Yazı Yazma Helaya.......

Şimdikileri bilmem ama eskilerde,  ergenler  edebiyata  ve yazarlığa ilk adımı,  elden ele dolaşan  hatıra defterleri ile atarlardı. Hemen hemen herkes kendine ayrılan sayfayı kalp kadar temiz ve masum bulur, edebi hayatının ilk teşbihini bu temiz sayfalara  “bana bu kalbin kadar temiz sayfayı ayırdığın için” diye devam eden cümleyi  ile not ederek başlar, sonrasında kenarlarına kara kalem desenler , kuru gül, yaprak vs den yapılmış süslemelerin  eşlik ettiği maniler ve akrostişler ile tamamlardı. O dönemler masumiyet çağıydı ve sadece hatıra defterlerinin sayfaları değil o gencecik insanların kalpleri de utangaç bir masumiyet ve temizlik ile müşahhastı. Mahreme önem verilir, duyguların öyle uluorta teşhir edilmesine izin verilmez, ağızlara düşmesinden özenle kaçınılır  ve bunun için olsa gerek genellikle kilitlenebilen, küçük asma kilitler ile sayfaların kilitlenebildiği hatıra defterleri tercih edilirdi.

Artık bu defterlerin yerini  Facebook , İnstagram, WhatsUp gibi hızlı ama bir o kadar da soğuk, duygusuz ;  sıradanlıkta birbirleri ile yarışan elektronik sayfalar aldı. Tabi aynı zamanda milyonlarca kişiye ulaşabilinen bu sayfalar sayesinde  mahremiyet gereksiz bir teferruat, teşhir ise birincil amaç oldu.

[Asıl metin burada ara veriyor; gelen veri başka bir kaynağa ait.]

**config.mk**
```make
export PLATFORM = sky130hd
export DESIGN_NAME = tbox_game_ctrl_flat
export DESIGN_NICKNAME = d
export VERILOG_FILES = /design/src/rtl/tbox_game_ctrl_if.sv /design/src/rtl/tbox_game_ctrl.sv /design/src/flat_wrapper.sv
export SDC_FILE = /design/constraint.sdc
export NUM_CORES = 1
export LEC_CHECK = 0
export CORE_MARGIN = 2
export CORE_UTILIZATION = 43
export DETAILED_ROUTE_END_ITERATION = 8
export HOLD_SLACK_MARGIN = 0.02
export PLACE_DENSITY = 0.81
export SETUP_SLACK_MARGIN = 0.15
export SLEW_MARGIN = 15
export SYNTH_ARGS = -nofsm -noshare
export SYNTH_HDL_FRONTEND = slang
export SYNTH_SLANG_ARGS = --single-unit
```
**constraint.sdc**
```tcl
create_clock -name clk -period 3.14 [get_ports clk]
set_input_delay 0.942 -clock clk [delete_from_list [all_inputs] [get_ports clk]]
set_output_delay 0.942 -clock clk [all_outputs]
set_load 0.05 [all_outputs]
```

Yediğini, içtiğini,hamileliğini,ilk sevişmesini, doğumu ve hatta ölümü bile teşhir edip “like” eden, bütün insani hisleri  “like” (beğen) tuşuna hapseden, aldığı beğeni sayısı ile “like like” yaşayan bir kirlenmişliğe teslim olan bu dönemin en çok kaybedeni masumiyet olmuştur elbette.Eskinin mezuniyet balolarına eşlik etmesi için iyi aile kızlarının yanına “Arkadaş olarak eklenen” delikanlı kavalyelerin yerini artık, klavye delikanlılarının arkadaş olarak eklendiği  sanal ortamlar aldı. Eskinin hatıra defterlerine özene bözene, en güzel el yazı ile  utangaç bir eda ile örtülü bir şekilde  yazılmaya çalışılan duygular artık; özensizce,  sadece duygularını kaybederek değil aynı zamanda harflerini de kaybederek ; slm,nbr,tşk  gibi kısaltmalarla , aynı zamanda ilişkiler arasındaki doğal gelişim sürecini de yok sayarak,kısaltarak direkt mevzuya  giren , tüketen –tükenen  bir hal aldı.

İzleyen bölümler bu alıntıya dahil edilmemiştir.